The same concerns were raised in an August 2024 email when the city talked about digging the hole even deeper. The same month, neighbors took videos of an excavator out at the hole. Within days, that excavator was underwater from an August rainfall that nearly flooded Rodriquez’s home.
“We had referenced the first time we saw significant flooding in the area that should be above the water line,” Rodriguez said.
And while the emails continued, so did the problems, and by the time Hurricane Milton hit, dozens of homes were damaged.
“I think the city of Tampa just kind of ignores things,” Beno said.
“I'd like to see immediate action taken," Turner said. "I think we need an independent investigation just to help us figure out what the root cause of this event was, what we can do in the short term to make sure this doesn't happen."
Through a public records request, we were able to see the back and forth with city leaders and neighbors, but nobody from the city would speak with us on camera, so we reached out to city council member Bill Carlson.
He met us in the neighborhood, where for the first time, neighbors saw city crews taking action. We asked him why it’s taken until now for the neighborhood to see changes.
“Now that's one of the questions we need to ask," Carlson said. "And we know, in city council, we've asked for several reports. I've asked for an update to the overall stormwater plan from 2016. That report will come at the beginning of the year."
"We've also asked for short-term solutions for neighborhoods like this. It's obvious in this neighborhood, we at least need to clean the culverts before anything else,” Carlson continued.
Because that’s what was discovered here.
The council member walked the property with members of the stormwater department after he heard about the concerns, and they uncovered a culvert that had not been touched in years.

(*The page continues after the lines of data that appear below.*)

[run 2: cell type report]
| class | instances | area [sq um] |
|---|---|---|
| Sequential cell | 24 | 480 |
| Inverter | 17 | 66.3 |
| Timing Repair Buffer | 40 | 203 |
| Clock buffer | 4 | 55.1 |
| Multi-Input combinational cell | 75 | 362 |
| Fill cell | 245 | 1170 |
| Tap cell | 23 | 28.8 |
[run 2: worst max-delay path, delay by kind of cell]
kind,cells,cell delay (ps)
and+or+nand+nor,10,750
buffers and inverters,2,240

“Imagine if you went to the Philippines and found a World War Two pill box that was covered with jungle growth from 50 years, that's what these looked like," Carlson said. "And so now, hopefully, they're cleaning all of that, but it's obvious, at least on the second one, where they are now that water couldn't get through, so we need to make sure that we do proper maintenance."
Proper maintenance that neighbors say could have been taken care of years earlier if they had received a proper response years ago.
“The city has floodplain maps, and you can see where the water flows. This area is a bowl, so water comes from other areas into here, and because of the levee of the CSX track and the cross-town, the water can't get by," Carlson said.
"So they had to come up with a solution here. There are other areas, like Coachman that are bowls, also where the water flows in, and there's stormwater pumps there and wastewater pumps that we need to make sure are running," he continued.
For this community, they say much of the damage you see here could have been stopped, and they hope going forward there will be a prompt response to concerns especially when the problems have the potential to cause damage.
“We know we're likely not having sort of a Christmas celebration here. We haven't figured out the alternative yet,” Rodriguez said.
We asked Carlson how the city will be able to answer these requests and make sure proper maintenance is done in neighborhoods, and he says that they need to figure out if there’s emergency money where they can hire more stormwater staff and make sure they have enough people to investigate stuff like this.
The city has started working with the neighbors as well on more plans to help alleviate flooding in the neighborhood and is also setting up meetings to go over what the options may be.
“I don't think our goal is to point fingers at anyone. Our goal is to get attention to our neighborhood,” Lindberg said.